Quando, nel 1834, Poeti e compagnia fu dato alle stampe, la reazione del pubblico e della critica risultò di estrema freddezza, come accade spesso per i capolavori letterari che, a differenza di tanta letteratura/spazzatura o, in maniera più educata, letteratura commerciale (vedi i vari Moccia, Faletti, E. L. James), non sono accolti a furor di popolo, ma necessitano di tempo per essere compresi e ritenuti indispensabili per il proprio bagaglio culturale. 
Del resto, come ogni classico che si rispetti, anche il romanzo di Eichendorff è, utilizzando una famosa constatazione di Calvino, «un libro che non ha mai finito di dire quel che ha da dire», pertanto proponibile come antidoto spirituale/culturale in questi anni politicamente bui, culturalmente morti ed economicamente distruttivi. 
Joseph von Eichendorff
Certo, si tratta di un romanzo dalla trama complessa, difficilmente riassumibile, ma che tocca in profondità le corde dell’animo umano e induce ad attente riflessioni su tematiche quali la poesia, l’arte, l’amore e la vita. Siamo dunque dinanzi a pagine che affrontano argomenti universali, validi in ogni luogo e in ogni tempo e che custodiscono un distillato del più puro Romanticismo tedesco dei primi decenni dell’Ottocento.
La grandezza di Poeti e compagnia sta proprio in questo: racchiudere tutti i contenuti cari alla sensibilità romantica, ma ponendo come presupposto di base un’analisi della validità degli stessi; come direbbe Enrico De Angelis, curatore della edizione di riferimento, siamo dinanzi al «Romanticismo che giudica se stesso, nei suoi ideali e nelle sue tradizioni».
Un processo del genere potrebbe, a prima vista, sembrare alquanto tedioso per il lettore ma, con sublime maestria narrativa, Eichendorff affronta con leggerezza la materia del suo romanzo stimolando di continuo la curiositas e rilassando l’animo di chi si addentra nelle sue pagine con descrizioni paesaggistiche degne dei migliori pittori vedutisti e con il sapiente accostamento di termini capaci di far sentire a chi legge le brezze spiranti nel bosco, i cinguettii degli uccelli fra gli alberi e le folate di vento tra le mura diroccate di castelli ritenuti infestati da fantasmi.
Con estrema incisività, simile a un «portentoso mago» sognante i «tempi antichi che aveva imprigionato per incanto nei suoi cerchi silenziosi», lo scrittore tedesco penetra con sapienza e delicatezza nei recessi dell’animo umano facendovi emergere quel desiderio di libertà che solo la poesia riesce a garantire e solo il poeta è in grado di esprimere. 

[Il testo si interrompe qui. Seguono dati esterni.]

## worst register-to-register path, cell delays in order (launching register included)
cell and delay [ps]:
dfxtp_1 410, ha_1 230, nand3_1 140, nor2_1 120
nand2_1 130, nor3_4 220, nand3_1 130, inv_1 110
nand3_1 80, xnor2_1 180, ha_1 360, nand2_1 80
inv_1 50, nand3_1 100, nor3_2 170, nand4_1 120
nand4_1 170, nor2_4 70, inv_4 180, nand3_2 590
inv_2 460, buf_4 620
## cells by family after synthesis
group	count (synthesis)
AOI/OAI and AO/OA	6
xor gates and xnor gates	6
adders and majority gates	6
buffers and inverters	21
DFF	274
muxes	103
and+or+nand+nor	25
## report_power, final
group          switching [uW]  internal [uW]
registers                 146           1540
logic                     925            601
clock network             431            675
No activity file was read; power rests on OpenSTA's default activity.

Tuttavia, se l’arte della parola è al centro del romanzo uno spazio di estremo rilievo ha anche l’amore, nelle sue diverse sfumature: dalla paura di innamorarsi che porta alla fuga dalla persona amata (come accade al barone Fortunat), alla follia causata dalla passione (è il caso dell’ufficiale francese St. Val che perde il senno a causa della bellezza di Juana, novello “Orlando Furioso” senza lieto fine), sino ad arrivare all’amore malato della selvaggia contessa spagnola che allontana i suoi pretendenti ma, nello stesso tempo, teme di rimanere sola e diventa vittima di un dissidio interiore che la indurrà al suicidio.
Pagina dopo pagina, scorrono pezzi di vita dei protagonisti, perseguitati da qualcosa, ma estremamente attratti dalle loro paure: chi teme di amare si lascia sedurre, chi ama la libertà della poesia si ritrova imbrigliato nella tonaca sacerdotale (è il caso del conte Victor), chi insegue l’arte piomba nell’illusione e nella follia.
Poeti e compagnia ha altresì un retroterra ideologico molto forte, dovuto ad una miscela di legittimismo asburgico (Eichendorff era nato nella Slesia superiore, territorio prussiano, ma che manteneva intatte le caratteristiche della precedente sudditanza imperiale agli Asburgo) e cattolicesimo che si palesa in un costante attacco nei confronti del ceto impiegatizio e borghese, visto come elemento destabilizzante e distruttore di una società aristocratica antica e cristallizzata nel tempo. Ecco dunque la critica verso i funzionari della classe media che vivono in una «terribile operosità» senza avere il tempo necessario per attività quali «leggere, pensare, pregare».
Non mancano neppure le beffe che si riservano ai personaggi più sciocchi e ciò, oltre a rendere la lettura più gradevole, consente di intravedere in filigrana gli atroci scherzi a danno dei sempliciotti che abbondano nel Decameron del Boccaccio.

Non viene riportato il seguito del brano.